Nope. Check the math.
>
> As you travel, your direction is constantly being adjusted
> "downwards" due to gravity.
>
> However, since the speed is in excess of the orbital speed for 0
> altitude, the direction of the gravitational force being applied to
> the object is constantly changing from its starting direction pointing
> at right angles to the direction of travel to a continuously
> increasing direction opposite the direction of travel. (If you launch
> tangentially at orbit speed, the vector of gravitational force remains
> constantly directed radially inward.)
>
> You are gaining altitude at a rate that is a function of both
> gravitational attraction and radius of curvature. (Consider the ideal
> case of Earth with no atmosphere and no gravity. After traveling 4000
> miles tangentially north from the equator, you are "even" with the
> north pole. But you happen to directly above the 45th parallel and
> your altitude is 4000*sqrt(2)-4000 or only 1600 miles. Throw in the
> downward spiral speed and reducing affects of gravity and things look
> worse.)
No. If you launch at escape speed in any direction, the resulting
orbital trajectory is parabolic, or straight line (degenerate conic)
if radially directed.
>
> >speed. Potential energy depends only upon radial position, and
> >kinetic energy depends only on the speed.
>
> While the statement is true, I don't think it applies. A ball
> launched upward with an initial velocity of 32 feet per second will
> travel 16 ft up in one second and retrace its path down in another. A
> ball launched horizontally on the ground (ignoring friction in both
> cases) will never leave the ground. Yet both started with the same
> kinetic and potential energies.
So? You change the shape of the orbit. The body remains bound if
the total mechanical energy is negative, will have a parabolic (escape)

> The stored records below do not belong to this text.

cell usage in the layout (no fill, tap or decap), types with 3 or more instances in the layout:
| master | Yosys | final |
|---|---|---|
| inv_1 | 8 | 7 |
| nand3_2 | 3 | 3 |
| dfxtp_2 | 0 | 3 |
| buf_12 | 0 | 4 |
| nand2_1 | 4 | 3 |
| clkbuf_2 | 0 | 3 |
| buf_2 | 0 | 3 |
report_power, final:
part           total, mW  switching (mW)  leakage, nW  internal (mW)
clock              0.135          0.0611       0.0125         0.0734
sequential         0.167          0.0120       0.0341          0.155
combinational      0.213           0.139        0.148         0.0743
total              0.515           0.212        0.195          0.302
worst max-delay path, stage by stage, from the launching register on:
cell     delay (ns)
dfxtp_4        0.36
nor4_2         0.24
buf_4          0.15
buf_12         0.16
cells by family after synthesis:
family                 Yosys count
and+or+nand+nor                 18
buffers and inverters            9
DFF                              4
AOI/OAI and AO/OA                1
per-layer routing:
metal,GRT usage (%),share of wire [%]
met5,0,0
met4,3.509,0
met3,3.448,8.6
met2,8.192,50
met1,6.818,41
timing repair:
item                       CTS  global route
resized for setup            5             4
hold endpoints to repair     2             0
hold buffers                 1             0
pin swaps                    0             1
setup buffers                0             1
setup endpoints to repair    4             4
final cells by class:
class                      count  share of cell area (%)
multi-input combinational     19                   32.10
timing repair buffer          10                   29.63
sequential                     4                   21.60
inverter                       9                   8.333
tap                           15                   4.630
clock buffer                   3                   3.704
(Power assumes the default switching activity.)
$ cat config.mk
export PLATFORM = sky130hd
export DESIGN_NAME = tel_dp
export DESIGN_NICKNAME = d
export VERILOG_FILES = /design/src/sv/tel_pkg.sv /design/src/sv/tel_dp.sv
export SDC_FILE = /design/constraint.sdc
export NUM_CORES = 2
export LEC_CHECK = 0
export BUFFER_PORTS_ARGS = -buffer_cell sky130_fd_sc_hd__buf_2
export CELL_PAD_IN_SITES_DETAIL_PLACEMENT = 1
export CELL_PAD_IN_SITES_GLOBAL_PLACEMENT = 2
export CORE_AREA = 2 2 570 997
export DETAILED_ROUTE_END_ITERATION = 12
export DIE_AREA = 0 0 572 999
export PLACE_DENSITY = 0.6
export SYNTH_ARGS = -nofsm -noshare
export SYNTH_HDL_FRONTEND = slang
export SYNTH_SLANG_ARGS = --single-unit
$ cat constraint.sdc
create_clock -name clk -period 4.6 [get_ports clk]
set_input_delay 0.23 -clock clk [delete_from_list [all_inputs] [get_ports clk]]
set_output_delay 0.23 -clock clk [all_outputs]
set_load 0.03 [all_outputs]
$ cat src/sv/tel_pkg.sv
// Shared types and constants for the TTL expiry lookup table.
package tel_pkg;

  localparam int DEF_TABLE_DEPTH = 64;
  localparam int DEF_KEY_WIDTH   = 32;
  localparam int DEF_TIME_WIDTH  = 32;

  localparam int          TTL_WIDTH   = 32;
  localparam logic [31:0] TTL_RESET   = 32'd1000;
  localparam int          PADDR_WIDTH = 3;
  localparam int          PDATA_WIDTH = 32;

  // Register index, taken from the word address of the configuration port.
  localparam logic REG_TTL = 1'b0;

  typedef enum logic [1:0] {
    CMD_LOOKUP = 2'd0,
    CMD_STORE  = 2'd1,
    CMD_SWEEP  = 2'd2,
    CMD_FLUSH  = 2'd3
  } cmd_t;

  // Commands from the controller to the datapath.
  typedef struct packed {
    logic load;    // capture the command and its operands
    logic issue;   // read the entry at the scan address and advance
    logic commit;  // apply the final update and present the result
  } ctrl_cmd_t;

  // Status from the datapath to the controller.
  typedef struct packed {
    logic scan_last;  // the scan address points at the last entry
  } dp_stat_t;

endpackage

$ cat src/sv/tel_dp.sv
// Datapath of the TTL expiry lookup table: entry memories, valid bits and counters.
module tel_dp #(
  parameter int TABLE_DEPTH = tel_pkg::DEF_TABLE_DEPTH,
  parameter int KEY_WIDTH   = tel_pkg::DEF_KEY_WIDTH,
  parameter int TIME_WIDTH  = tel_pkg::DEF_TIME_WIDTH,
  localparam int AW = $clog2(TABLE_DEPTH),
  localparam int CW = $clog2(TABLE_DEPTH + 1)
) (
  input  logic                          clk,
  input  logic                          rst,
  input  tel_pkg::ctrl_cmd_t            cmd,
  output tel_pkg::dp_stat_t             stat,
  input  logic [1:0]                    command,
  input  logic [KEY_WIDTH-1:0]          key,
  input  logic [TIME_WIDTH-1:0]         now,
  input  logic [tel_pkg::TTL_WIDTH-1:0] ttl,
  output logic                          hit,
  output logic                          stored,
  output logic                          dropped,
  output logic [CW-1:0]                 removed,
  output logic [CW-1:0]                 occupancy,
  output logic                          done
);

  localparam int SW = ((TIME_WIDTH > tel_pkg::TTL_WIDTH) ? TIME_WIDTH : tel_pkg::TTL_WIDTH) + 1;

  logic [KEY_WIDTH-1:0]  key_mem [TABLE_DEPTH];
  logic [TIME_WIDTH-1:0] exp_mem [TABLE_DEPTH];

  tel_pkg::cmd_t         cmd_q;
  logic [KEY_WIDTH-1:0]  key_q;
  logic [TIME_WIDTH-1:0] now_q;
  logic [TIME_WIDTH-1:0] new_exp;

  logic [AW-1:0]         rd_addr;
  logic [AW-1:0]         rd_idx;
  logic                  rd_live;
  logic                  rd_vld;
  logic [KEY_WIDTH-1:0]  rd_key;
  logic [TIME_WIDTH-1:0] rd_exp;

  logic [TABLE_DEPTH-1:0] valid;
  logic [CW-1:0]          count, count_next;
  logic [CW-1:0]          rem_cnt;
  logic                   hit_f, found_f, free_f;
  logic [AW-1:0]          free_idx;

  logic [SW-1:0]          exp_sum;
  logic [TIME_WIDTH-1:0]  exp_sat;
  logic match, expd, lookup_hit, erase, first_free, insert, flush_now;
  logic exp_we, key_we;
  logic [AW-1:0] wr_addr;

  // Saturating expiry for the incoming command.
  always_comb begin
    exp_sum = SW'(now) + SW'(ttl);
    if (exp_sum[SW-1:TIME_WIDTH] != '0) begin
      exp_sat = '1;
    end else begin
      exp_sat = exp_sum[TIME_WIDTH-1:0];
    end
  end

  always_comb begin
    match      = rd_live && rd_vld && (rd_key == key_q);
    expd       = (now_q > rd_exp);
    lookup_hit = (cmd_q == tel_pkg::CMD_LOOKUP) && match && !expd;
    erase      = ((cmd_q == tel_pkg::CMD_LOOKUP) && match && expd) ||
                 ((cmd_q == tel_pkg::CMD_SWEEP) && rd_live && rd_vld && expd);
    first_free = (cmd_q == tel_pkg::CMD_STORE) && rd_live && !rd_vld && !free_f;
    insert     = cmd.commit && (cmd_q == tel_pkg::CMD_STORE) && !found_f && free_f;
    flush_now  = cmd.commit && (cmd_q == tel_pkg::CMD_FLUSH);
    exp_we     = lookup_hit || insert;
    key_we     = insert;
    wr_addr    = insert ? free_idx : rd_idx;
  end

  always_comb begin
    priority if (flush_now) begin
      count_next = '0;
    end else if (insert) begin
      count_next = count + CW'(1);
    end else if (erase) begin
      count_next = count - CW'(1);
    end else begin
      count_next = count;
    end
  end

  assign stat.scan_last = (rd_addr == AW'(TABLE_DEPTH - 1));

  // Entry memories: one write and one registered read per cycle.
  always_ff @(posedge clk) begin
    if (key_we) begin
      key_mem[wr_addr] <= key_q;
    end
    if (exp_we) begin
      exp_mem[wr_addr] <= new_exp;
    end
    if (cmd.issue) begin
      rd_key <= key_mem[rd_addr];
      rd_exp <= exp_mem[rd_addr];
    end
  end

  always_ff @(posedge clk) begin
    if (rst) begin
      valid   <= '0;
      count   <= '0;
      rd_live <= 1'b0;
      done    <= 1'b0;
    end else begin
      rd_live <= cmd.issue;
      done    <= cmd.commit;
      count   <= count_next;
      if (erase) begin
        valid[rd_idx] <= 1'b0;
      end
      if (insert) begin
        valid[free_idx] <= 1'b1;
      end
      if (flush_now) begin
        valid <= '0;
      end
    end
  end

  always_ff @(posedge clk) begin
    if (cmd.load) begin
      cmd_q   <= tel_pkg::cmd_t'(command);
      key_q   <= key;
      now_q   <= now;
      new_exp <= exp_sat;
      rd_addr <= '0;
      rem_cnt <= '0;
      hit_f   <= 1'b0;
      found_f <= 1'b0;
      free_f  <= 1'b0;
    end else begin
      if (cmd.issue) begin
        rd_addr <= rd_addr + AW'(1);
      end
      if (erase) begin
        rem_cnt <= rem_cnt + CW'(1);
      end
      if (lookup_hit) begin
        hit_f <= 1'b1;
      end
      if ((cmd_q == tel_pkg::CMD_STORE) && match) begin
        found_f <= 1'b1;
      end
      if (first_free) begin
        free_f   <= 1'b1;
        free_idx <= rd_idx;
      end
    end
    if (cmd.issue) begin
      rd_idx <= rd_addr;
      rd_vld <= valid[rd_addr];
    end
    if (cmd.commit) begin
      hit       <= hit_f;
      stored    <= insert;
      dropped   <= (cmd_q == tel_pkg::CMD_STORE) && !found_f && !free_f;
      removed   <= flush_now ? count : rem_cnt;
      occupancy <= count_next;
    end
  end

endmodule

==> metrics.yaml <==
yosys:
  synthMuxAreaShare_pct: 18.28
  async_flop_share_pct: 0
  yosys_most_used_dff: "edfxtp_1"
  synth_xor_area_share_pct: 0.3328
  syn_nets: 7240
  yosys_warnings: 0
  yosysSeqAreaShare_pct: 77.51
  syn_avg_cell_area_um2: 23.83
  synth.distinct_cells: 63
  synth_compound_area_share_pct: 1.117
  synth_edf_count: 4288
  synthCells: 7068
  yosys_register_bits: 4377
  syn_area_um2: 168400
  synth_fa_ha_area_share_pct: 0.5171
  synth_simple_gate_area_share_pct: 1.288
  synth_top_family_by_area: "multiplexers"
finish:
  mostFrequentLayoutCells: "edfxtp_1 (4288), mux4_2 (1365), clkbuf_16 (417), buf_4 (233), dlygate4sd3_1 (180)"
  nFillCells: 54450
  layout_commonest_cell: "edfxtp_1"
  fin_cells: 15700
  area_delta_synth_final_pct: 17.71
  drive_gt1_share_pct: 32.01
  nets: 8004
clock_network:
  h-tree-depth: 5
  cts_buffer_depth: 4
  cts_made_buffers: 406
  cts_tree: "built"
  root_buffer: "clkbuf_16"
  clk_latency_ns: 1.01
  clock_sinks: 4377
  clkTransAtPathRegs_ns: 0.06
  cts_setup_buffers: 0
global_route:
  grt_use_total_pct: 16.24
  grt_pass1_vias: 84870
  antenna_found_initial: 19
  grt_max_degree: 131
  grt_pass1_wl_um: 662300
  grt-ovfl-total: 0
worst_setup_path:
  r2r_slack_ns: 0.62
  path_cells: "buf_4 -> nand2b_1 -> nor2_1 -> nand3_1 -> clkinv_1 -> o21ai_0 -> nand2_1 -> nor2_4 -> buf_4"
  startpoint: "cmd_q[1]"
  rr_startpoint: "cmd_q[1]"
  critPathLaunchType: "register"
  crit_path_frequent_cell: "buf_4"
  critical_path_class: "register to register"
  cp_max_fo: 32
  cpMaxStageDelayCell: "o21ai_0"
  cp.arrival_ns: 4.62
  cp.required_ns: 5.23
  r2r_end: "key_mem[23][5]"
  setup.worst_path.end_class: "register"
  max_stage_delay_ns: 0.74
  ff2ff_path_depth: 9
timing:
  slew_violations: 0
  period_share_pct: 86.62
  period_needed_ns: 3.985
  rsz0062_at_grt: "false"
  tightest_slew_ns: 1.348
  slew_headroom_pct: 10.12
  setup-violations-final: 0
  tns_ns: 0
  hold_viol_final: 0
  max_freq_ghz: 0.2510
  clock-skew-final_ns: 0.07274
  setup_slack_ns: 0.6155
drt:
  drc_errors: 0
  drt_wl_total_um: 466300
  avgRoutedWirePerCell_um: 29.70
  drt_pass1_iterations: 5
  first_iter_violations: 6544
  vias_per_cell: 4.909
  route.vias.total: 77060
  antenna_left: 0
pwr:
  p_leak_uw: 0.05915
  ir_drop_mv: 0.3499
  clkPwrFrac_pct: 39.8
  power_density_nw_per_um2: 430.6
  sw_frac_of_total_pct: 22.50
  power_frac_comb_pct: 7.5
  p_int_uw: 66160
  pwr-share-seq_pct: 52.7
  p_switching_uw: 19210
place:
  pre_cts_slack_ns: 0.6191
  place_congestion: 0.8037
  place_inst: 14770
  io_buffers: 121
  dp_hpwl_um: 307000
floorplanning:
  io_pins: 122
  coreArea_um2: 563600
  die_h_um: 999
  die_w_um: 572
  die_area_um2: 571400
  rows: 365
  initial_core_util_pct: 29.88
hold_path:
  min_path_type: "input port to register"
  min_to: "key_q[11]"
  worstHoldStart: "key[11]"
  hold_depth: 2
status:
  status: "finished clean"
flow_run:
  cap_violations: 0
stage by stage:
stage | hold slack, ns | total power (µW) | area (µm²) | utilization, %
floorplan | 0.2991 | 49440 | 168400 | -
global placement | 0.4132 | 52140 | 183300 | 32.52
detailed placement | 0.4118 | 52330 | 183300 | 32.52
CTS | 0.003753 | 86470 | 198200 | 35.17
global route | 0.05679 | 87950 | 198200 | 35.18
finish | 0.07965 | 85370 | 198200 | 35.18
cell type report:
type                            count  area [µm²]  area share, %
Antenna cell                       11       27.53        0.01388
Clock buffer                      506       10780          5.437
Clock inverter                    234        2349          1.185
Inverter                           58       217.7         0.1098
Multi-Input combinational cell   2283       37290          18.81
Sequential cell                  4377      130600          65.86
Tap cell                         7523        9413          4.748
Timing Repair Buffer              706        7607          3.837
how the worst max path moves through the flow:
| stage | endpoint | slack (ns) | depth (start not counted) |
|---|---|---|---|
| 2_1_floorplan | exp_mem[52][0] | 0.34 | 7 |
| 3_3_place_gp | key_mem[23][7] | 0.53 | 9 |
| 3_5_place_dp | exp_mem[15][6] | 0.62 | 11 |
| 4_1_cts | exp_mem[55][21] | 0.58 | 11 |
| 5_1_grt | key_mem[7][4] | 0.45 | 9 |
| 6_report | key_mem[23][5] | 0.62 | 9 |
synth_stat cells, types with 2 or more instances:
| cell type | number | area [µm²] |
|---|---|---|
| or3_1 | 10 | 62.56 |
| or4_1 | 3 | 22.52 |
| a21o_1 | 22 | 165.2 |
| o21ai_0 | 39 | 195.2 |
| and3_1 | 7 | 43.79 |
| o221ai_1 | 2 | 17.52 |
| nand2b_1 | 20 | 125.1 |
| nor3_1 | 24 | 120.1 |
| nand2_1 | 155 | 581.8 |
| a211oi_1 | 7 | 52.55 |
| nor3b_1 | 4 | 30.03 |
| a31o_2 | 2 | 17.52 |
| o21bai_1 | 2 | 15.01 |
| dfxtp_1 | 89 | 1782 |
| nand3_1 | 41 | 205.2 |
| o211ai_1 | 8 | 60.06 |
| a21oi_1 | 99 | 495.5 |
| xor2_1 | 16 | 140.1 |
| edfxtp_1 | 4288 | 128800 |
| o21a_1 | 15 | 112.6 |
| a22oi_1 | 2 | 15.01 |
| nand4b_1 | 3 | 26.28 |
| o21ai_1 | 6 | 30.03 |
| or2_2 | 5 | 31.28 |
| a31oi_1 | 6 | 37.54 |
| mux4_2 | 1365 | 30740 |
| xnor2_1 | 48 | 420.4 |
| inv_1 | 57 | 214.0 |
| mux2i_1 | 5 | 50.05 |
| ha_1 | 68 | 850.8 |
| a211o_1 | 2 | 17.52 |
| buf_2 | 46 | 230.2 |
| buf_1 | 46 | 172.7 |
| nor4_1 | 8 | 50.05 |
| nand4_1 | 18 | 112.6 |
| and2_1 | 4 | 25.02 |
| o31a_1 | 10 | 87.58 |
| nor2b_1 | 8 | 50.05 |
| o31ai_1 | 57 | 427.9 |
| clkbuf_1 | 257 | 964.7 |
| nor2_1 | 172 | 645.6 |
critical path: cells and delay by family, from the launching register on:
| family | cells | cell delay (ns) |
|---|---|---|
| and+or+nand+nor | 5 | 1.40 |
| DFF | 1 | 0.34 |
| buffers and inverters | 3 | 1.03 |
| AOI/OAI and AO/OA | 1 | 0.74 |
power by group through the flow:
stage | Combinational [µW] | Clock, µW | Sequential, µW
floorplan | 3100 | 0 | 46300
global placement | 6310 | 0 | 45800
finish | 6440 | 34000 | 45000
global route | 6890 | 36100 | 45000
CTS | 6670 | 34800 | 45000
detailed placement | 6490 | 0 | 45800
routing by layer:
metal	track usage [%]	wire length (µm)	vias up
met1	17.92	167300	42870
met4	5.207	15540	0
li1	-	-	31950
met5	0	0	-
met2	32.07	269100	1638
met3	1.589	14390	602
kinds of logic (layout without fill, tap and decap cells):
family | Yosys count | in the layout
muxes | 1370 | 1370
other | 0 | 11
and+or+nand+nor | 487 | 487
AOI/OAI and AO/OA | 293 | 293
DFF | 4377 | 4377
xor gates and xnor gates | 64 | 64
buffers and inverters | 408 | 1504
adders and majority gates | 69 | 69
sequential cells by signal, indices dropped and copies added (netlist names), 7 cells and up:
name	flops
occupancy	7
key_q	32
rem_cnt	7
now_q	32
valid	64
rd_exp	32
key_mem	2048
count	7
exp_mem	2048
new_exp	32
rd_key	32
removed	7
what timing repair did:
| item | in CTS | in global routing |
|---|---|---|
| hold endpoints to repair | 218 | 0 |
| hold buffers | 180 | 0 |
| gates resized for setup | 0 | 0 |
No activity file was read; power rests on OpenSTA's default activity.
### src/qmci_cell_map.sv
// Maps one origin-relative coordinate to a finest-level grid cell with a range check.
// Depends on qmci_pkg for the fixed-point widths.
module qmci_cell_map
  import qmci_pkg::*;
#(
  parameter int FINEST = 7,
  parameter int CELL_W = 7
) (
  input  logic signed [DIFF_W-1:0] diff_i,
  input  logic        [INV_W-1:0]  inv_i,
  output logic        [CELL_W-1:0] cell_o,
  output logic                     in_range_o
);

  logic [PROD_W-1:0] prod;

  assign prod       = diff_i[COORD_W-1:0] * inv_i;
  assign in_range_o = !diff_i[DIFF_W-1] && (prod[PROD_W-1:FRAC_W+FINEST] == '0);
  assign cell_o     = prod[FRAC_W +: CELL_W];

endmodule

### config.mk
export PLATFORM = sky130hd
export DESIGN_NAME = qmci_cell_map
export DESIGN_NICKNAME = d
export VERILOG_FILES = /design/src/qmci_pkg.sv /design/src/qmci_cell_map.sv
export SDC_FILE = /design/constraint.sdc
export NUM_CORES = 1
export LEC_CHECK = 0
export CORE_MARGIN = 4
export CORE_UTILIZATION = 60
export DETAILED_ROUTE_END_ITERATION = 10
export DONT_BUFFER_PORTS = 1
export PLACE_DENSITY = 0.76
export SLEW_MARGIN = 20
export SYNTH_ARGS = -nofsm -noshare
export SYNTH_HDL_FRONTEND = slang
export SYNTH_SLANG_ARGS = --single-unit
### constraint.sdc
create_clock -name vclk -period 9.35
set_clock_uncertainty 0.05 [all_clocks]
set_input_delay 0.935 -clock vclk [all_inputs]
set_output_delay 0.935 -clock vclk [all_outputs]
set_load 0.01 [all_outputs]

orbit of it is zero, and hyperbolic escape if positive.
>
> >
> >Also, "directed radially" does not give enough information to specify
> >a unique velocity vector.
>
> From any given point, the radial vector from the center of the primary
> is very well defined. I guess for completeness I should have said
> directed away from the center.
It is not a unique vector, so you can't say, "this is the escape velocity,
(x,y,z)".
[snip]
.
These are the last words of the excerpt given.